## Assigned task
Please find all lines containing "Sequential" in the listing below and copy them.

## Excerpted data

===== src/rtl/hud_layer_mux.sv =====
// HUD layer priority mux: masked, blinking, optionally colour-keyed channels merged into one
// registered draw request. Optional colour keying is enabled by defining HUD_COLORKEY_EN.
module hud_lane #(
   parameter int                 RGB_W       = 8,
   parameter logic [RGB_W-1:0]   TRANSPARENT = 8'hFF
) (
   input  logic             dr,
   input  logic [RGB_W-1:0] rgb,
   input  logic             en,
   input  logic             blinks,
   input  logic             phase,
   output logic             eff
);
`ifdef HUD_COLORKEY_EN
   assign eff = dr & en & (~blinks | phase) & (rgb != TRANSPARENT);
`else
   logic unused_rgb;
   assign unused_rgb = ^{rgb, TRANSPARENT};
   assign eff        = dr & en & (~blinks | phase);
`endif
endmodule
...
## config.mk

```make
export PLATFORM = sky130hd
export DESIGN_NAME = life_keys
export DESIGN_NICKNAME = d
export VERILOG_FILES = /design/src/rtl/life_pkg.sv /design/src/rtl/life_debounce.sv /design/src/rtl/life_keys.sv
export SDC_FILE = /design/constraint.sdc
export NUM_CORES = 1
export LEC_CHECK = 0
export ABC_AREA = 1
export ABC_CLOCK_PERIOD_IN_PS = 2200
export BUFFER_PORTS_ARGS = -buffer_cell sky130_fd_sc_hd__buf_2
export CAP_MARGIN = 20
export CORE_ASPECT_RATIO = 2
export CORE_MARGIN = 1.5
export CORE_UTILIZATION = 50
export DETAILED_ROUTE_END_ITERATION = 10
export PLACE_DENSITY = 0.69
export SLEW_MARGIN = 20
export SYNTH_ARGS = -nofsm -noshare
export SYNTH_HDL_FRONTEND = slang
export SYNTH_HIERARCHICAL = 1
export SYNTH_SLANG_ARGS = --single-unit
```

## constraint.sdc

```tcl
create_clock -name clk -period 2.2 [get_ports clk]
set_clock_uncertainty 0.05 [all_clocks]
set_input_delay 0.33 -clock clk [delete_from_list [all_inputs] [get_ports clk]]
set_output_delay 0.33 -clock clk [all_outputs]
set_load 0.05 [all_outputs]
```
* * *
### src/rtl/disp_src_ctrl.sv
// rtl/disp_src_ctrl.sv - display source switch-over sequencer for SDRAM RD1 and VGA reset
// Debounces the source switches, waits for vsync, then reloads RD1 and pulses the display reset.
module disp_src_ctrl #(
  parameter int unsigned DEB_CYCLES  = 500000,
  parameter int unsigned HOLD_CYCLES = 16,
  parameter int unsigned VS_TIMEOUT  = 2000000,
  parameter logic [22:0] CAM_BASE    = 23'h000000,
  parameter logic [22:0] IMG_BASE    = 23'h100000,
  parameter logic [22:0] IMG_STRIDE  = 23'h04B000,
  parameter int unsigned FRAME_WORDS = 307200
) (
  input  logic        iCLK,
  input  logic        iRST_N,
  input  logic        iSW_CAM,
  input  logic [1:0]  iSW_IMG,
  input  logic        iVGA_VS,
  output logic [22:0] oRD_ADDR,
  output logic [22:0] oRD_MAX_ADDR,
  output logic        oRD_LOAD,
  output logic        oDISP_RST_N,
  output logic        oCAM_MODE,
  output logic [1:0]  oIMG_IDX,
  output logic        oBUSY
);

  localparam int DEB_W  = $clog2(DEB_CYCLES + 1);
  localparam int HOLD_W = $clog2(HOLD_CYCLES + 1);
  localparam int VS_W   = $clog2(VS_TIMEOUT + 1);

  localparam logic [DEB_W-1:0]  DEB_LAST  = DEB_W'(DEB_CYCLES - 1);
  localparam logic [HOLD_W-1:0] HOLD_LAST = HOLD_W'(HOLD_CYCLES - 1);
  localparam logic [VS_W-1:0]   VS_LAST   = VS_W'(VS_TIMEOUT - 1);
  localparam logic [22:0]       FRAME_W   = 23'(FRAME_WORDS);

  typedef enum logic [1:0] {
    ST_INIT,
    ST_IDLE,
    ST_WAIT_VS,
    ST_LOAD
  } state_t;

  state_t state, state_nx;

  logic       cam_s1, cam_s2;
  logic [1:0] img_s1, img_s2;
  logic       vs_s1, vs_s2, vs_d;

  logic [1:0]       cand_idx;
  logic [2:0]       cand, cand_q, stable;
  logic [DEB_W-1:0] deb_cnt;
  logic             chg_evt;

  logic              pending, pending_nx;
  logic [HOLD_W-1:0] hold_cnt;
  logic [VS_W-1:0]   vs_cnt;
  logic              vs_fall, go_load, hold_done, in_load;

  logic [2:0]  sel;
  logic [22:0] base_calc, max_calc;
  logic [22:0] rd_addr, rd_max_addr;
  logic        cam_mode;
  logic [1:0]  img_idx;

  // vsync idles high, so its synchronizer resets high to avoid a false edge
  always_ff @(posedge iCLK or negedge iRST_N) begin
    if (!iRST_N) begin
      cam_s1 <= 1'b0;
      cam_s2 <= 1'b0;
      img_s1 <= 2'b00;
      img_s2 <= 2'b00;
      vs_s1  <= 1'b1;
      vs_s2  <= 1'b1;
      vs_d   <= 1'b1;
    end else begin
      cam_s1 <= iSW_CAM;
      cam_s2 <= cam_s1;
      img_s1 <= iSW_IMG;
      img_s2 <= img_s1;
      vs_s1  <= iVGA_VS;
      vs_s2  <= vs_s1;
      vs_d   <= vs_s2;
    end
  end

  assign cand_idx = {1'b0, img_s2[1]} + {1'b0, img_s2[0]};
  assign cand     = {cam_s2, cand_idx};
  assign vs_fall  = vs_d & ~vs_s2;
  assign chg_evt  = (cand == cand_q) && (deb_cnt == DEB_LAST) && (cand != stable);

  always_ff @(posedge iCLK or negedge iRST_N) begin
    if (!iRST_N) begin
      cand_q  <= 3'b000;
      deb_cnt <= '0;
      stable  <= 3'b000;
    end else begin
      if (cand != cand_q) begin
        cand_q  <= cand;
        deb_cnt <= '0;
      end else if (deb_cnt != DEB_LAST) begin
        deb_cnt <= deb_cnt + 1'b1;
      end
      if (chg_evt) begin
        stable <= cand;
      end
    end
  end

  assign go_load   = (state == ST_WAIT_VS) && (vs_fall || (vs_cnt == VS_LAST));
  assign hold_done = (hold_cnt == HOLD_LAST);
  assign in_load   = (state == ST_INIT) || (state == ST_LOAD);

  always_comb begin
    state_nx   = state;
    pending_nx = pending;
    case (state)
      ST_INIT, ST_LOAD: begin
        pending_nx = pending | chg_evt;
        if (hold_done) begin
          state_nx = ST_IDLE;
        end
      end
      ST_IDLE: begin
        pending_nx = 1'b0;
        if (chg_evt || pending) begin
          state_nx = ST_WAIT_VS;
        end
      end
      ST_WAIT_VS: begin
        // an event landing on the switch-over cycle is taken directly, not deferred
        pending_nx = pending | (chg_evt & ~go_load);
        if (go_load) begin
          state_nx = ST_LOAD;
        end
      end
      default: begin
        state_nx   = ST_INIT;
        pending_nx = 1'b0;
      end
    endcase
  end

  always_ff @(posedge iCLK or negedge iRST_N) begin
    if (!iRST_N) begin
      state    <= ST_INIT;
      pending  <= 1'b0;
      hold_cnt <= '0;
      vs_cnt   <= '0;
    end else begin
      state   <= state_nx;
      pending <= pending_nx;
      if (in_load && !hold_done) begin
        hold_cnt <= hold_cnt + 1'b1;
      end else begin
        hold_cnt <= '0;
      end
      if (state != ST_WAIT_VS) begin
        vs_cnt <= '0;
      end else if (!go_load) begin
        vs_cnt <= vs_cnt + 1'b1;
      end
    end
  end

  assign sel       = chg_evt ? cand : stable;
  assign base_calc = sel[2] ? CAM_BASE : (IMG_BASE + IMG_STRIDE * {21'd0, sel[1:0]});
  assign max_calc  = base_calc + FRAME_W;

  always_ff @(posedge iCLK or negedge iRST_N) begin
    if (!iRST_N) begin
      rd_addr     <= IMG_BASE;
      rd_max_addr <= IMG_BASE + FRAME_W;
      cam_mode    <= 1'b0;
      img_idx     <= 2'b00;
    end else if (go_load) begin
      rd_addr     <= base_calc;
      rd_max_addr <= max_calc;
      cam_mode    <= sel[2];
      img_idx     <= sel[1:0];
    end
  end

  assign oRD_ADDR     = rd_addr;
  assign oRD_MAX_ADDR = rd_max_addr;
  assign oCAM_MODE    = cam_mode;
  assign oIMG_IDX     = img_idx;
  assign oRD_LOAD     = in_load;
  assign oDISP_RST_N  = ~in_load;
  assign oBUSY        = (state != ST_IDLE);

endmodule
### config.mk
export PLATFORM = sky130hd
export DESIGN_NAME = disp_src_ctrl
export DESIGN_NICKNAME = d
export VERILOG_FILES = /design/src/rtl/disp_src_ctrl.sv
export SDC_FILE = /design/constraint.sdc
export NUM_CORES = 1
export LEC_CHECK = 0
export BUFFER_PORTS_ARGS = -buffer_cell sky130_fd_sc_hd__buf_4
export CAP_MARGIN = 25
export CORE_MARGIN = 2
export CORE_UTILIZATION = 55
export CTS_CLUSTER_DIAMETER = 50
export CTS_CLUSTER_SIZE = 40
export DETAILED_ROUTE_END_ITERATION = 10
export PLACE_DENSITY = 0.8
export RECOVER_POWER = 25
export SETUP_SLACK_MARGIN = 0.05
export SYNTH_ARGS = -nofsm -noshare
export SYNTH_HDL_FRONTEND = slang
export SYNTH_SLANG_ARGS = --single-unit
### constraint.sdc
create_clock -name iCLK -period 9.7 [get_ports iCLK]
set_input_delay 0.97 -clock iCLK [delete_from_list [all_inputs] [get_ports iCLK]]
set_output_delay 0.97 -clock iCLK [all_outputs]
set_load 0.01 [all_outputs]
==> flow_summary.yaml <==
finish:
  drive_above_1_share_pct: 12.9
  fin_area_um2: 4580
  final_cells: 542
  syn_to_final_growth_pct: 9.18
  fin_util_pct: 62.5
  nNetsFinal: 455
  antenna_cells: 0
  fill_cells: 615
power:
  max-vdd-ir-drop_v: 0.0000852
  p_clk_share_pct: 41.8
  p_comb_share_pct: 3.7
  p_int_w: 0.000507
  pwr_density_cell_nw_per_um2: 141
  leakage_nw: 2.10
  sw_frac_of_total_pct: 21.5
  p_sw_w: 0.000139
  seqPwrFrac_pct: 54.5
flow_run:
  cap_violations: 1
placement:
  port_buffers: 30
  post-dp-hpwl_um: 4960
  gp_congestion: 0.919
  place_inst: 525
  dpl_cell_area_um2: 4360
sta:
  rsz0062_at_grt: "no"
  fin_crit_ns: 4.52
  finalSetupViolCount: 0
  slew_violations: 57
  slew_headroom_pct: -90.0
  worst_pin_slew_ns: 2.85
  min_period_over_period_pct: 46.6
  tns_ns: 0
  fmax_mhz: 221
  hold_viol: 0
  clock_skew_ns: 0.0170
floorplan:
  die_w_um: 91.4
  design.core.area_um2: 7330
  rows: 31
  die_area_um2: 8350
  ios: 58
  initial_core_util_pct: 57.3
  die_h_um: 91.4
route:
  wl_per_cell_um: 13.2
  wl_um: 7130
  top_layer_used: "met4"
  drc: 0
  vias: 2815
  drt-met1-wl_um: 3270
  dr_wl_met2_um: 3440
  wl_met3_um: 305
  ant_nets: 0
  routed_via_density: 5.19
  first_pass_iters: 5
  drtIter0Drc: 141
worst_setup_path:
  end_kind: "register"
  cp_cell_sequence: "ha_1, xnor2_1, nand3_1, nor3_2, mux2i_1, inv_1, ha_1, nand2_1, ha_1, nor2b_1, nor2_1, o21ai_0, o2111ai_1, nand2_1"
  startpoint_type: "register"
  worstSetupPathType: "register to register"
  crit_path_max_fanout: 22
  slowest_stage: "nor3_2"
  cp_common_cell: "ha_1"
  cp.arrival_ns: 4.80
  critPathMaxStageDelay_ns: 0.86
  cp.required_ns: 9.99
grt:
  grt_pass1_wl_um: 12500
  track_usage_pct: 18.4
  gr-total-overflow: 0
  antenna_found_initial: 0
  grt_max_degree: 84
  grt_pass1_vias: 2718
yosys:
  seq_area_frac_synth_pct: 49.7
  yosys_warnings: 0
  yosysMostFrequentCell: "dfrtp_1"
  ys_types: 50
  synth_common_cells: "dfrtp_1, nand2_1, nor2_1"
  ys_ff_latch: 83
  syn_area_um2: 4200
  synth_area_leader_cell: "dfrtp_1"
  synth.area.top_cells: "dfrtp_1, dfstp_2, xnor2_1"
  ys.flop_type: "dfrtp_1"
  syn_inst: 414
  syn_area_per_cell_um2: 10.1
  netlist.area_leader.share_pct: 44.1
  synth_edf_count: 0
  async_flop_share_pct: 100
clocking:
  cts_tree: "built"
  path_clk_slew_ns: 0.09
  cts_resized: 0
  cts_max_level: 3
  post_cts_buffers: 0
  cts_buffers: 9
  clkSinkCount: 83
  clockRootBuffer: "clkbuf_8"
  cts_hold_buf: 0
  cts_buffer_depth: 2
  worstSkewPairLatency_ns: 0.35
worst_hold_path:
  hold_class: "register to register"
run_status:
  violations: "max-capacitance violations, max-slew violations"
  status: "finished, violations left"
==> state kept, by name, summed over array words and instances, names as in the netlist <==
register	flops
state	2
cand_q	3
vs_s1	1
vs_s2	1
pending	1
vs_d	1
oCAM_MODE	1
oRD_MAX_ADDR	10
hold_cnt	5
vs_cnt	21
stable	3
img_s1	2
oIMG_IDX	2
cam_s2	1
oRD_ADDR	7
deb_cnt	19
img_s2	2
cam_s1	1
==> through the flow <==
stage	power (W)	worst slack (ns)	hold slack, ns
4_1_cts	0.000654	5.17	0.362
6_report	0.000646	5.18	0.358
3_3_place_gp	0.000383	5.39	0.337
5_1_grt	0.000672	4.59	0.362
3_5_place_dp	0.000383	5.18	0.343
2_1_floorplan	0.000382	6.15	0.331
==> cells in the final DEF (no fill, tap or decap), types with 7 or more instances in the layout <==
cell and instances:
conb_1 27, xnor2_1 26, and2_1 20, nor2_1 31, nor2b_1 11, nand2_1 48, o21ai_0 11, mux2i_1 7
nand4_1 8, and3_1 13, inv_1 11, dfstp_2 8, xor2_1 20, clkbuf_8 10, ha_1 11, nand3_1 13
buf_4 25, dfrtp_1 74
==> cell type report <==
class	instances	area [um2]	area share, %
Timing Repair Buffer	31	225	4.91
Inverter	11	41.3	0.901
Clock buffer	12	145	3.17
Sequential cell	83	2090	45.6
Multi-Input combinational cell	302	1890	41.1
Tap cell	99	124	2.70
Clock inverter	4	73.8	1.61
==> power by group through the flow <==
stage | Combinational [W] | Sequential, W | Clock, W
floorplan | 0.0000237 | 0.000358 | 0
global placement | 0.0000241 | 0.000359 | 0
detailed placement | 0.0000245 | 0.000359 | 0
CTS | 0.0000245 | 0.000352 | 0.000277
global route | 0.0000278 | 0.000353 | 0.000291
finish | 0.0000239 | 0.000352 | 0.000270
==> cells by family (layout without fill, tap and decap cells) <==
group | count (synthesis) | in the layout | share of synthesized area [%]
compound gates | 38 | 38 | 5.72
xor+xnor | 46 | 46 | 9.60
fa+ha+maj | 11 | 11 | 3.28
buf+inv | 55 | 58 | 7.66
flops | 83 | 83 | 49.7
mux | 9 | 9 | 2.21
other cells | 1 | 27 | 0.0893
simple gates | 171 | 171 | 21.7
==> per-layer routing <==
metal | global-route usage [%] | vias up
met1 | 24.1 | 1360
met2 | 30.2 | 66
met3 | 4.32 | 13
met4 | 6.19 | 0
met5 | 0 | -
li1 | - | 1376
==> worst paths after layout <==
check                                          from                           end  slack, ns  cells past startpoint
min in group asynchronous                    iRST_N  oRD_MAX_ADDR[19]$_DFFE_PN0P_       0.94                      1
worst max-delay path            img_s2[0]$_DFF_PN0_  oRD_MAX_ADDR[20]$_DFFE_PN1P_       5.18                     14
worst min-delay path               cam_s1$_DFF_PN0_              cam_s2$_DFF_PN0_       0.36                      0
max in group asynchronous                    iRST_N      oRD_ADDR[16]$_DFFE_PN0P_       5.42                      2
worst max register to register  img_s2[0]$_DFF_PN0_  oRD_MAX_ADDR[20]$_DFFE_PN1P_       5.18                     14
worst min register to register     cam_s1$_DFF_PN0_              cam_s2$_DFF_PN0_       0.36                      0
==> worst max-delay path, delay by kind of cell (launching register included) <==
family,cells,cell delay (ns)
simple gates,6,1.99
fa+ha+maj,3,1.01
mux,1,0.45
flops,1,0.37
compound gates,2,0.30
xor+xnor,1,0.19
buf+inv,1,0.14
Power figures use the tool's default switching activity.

## Task answer
Sequential cell	83	2090	45.6
stage | Combinational [W] | Sequential, W | Clock, W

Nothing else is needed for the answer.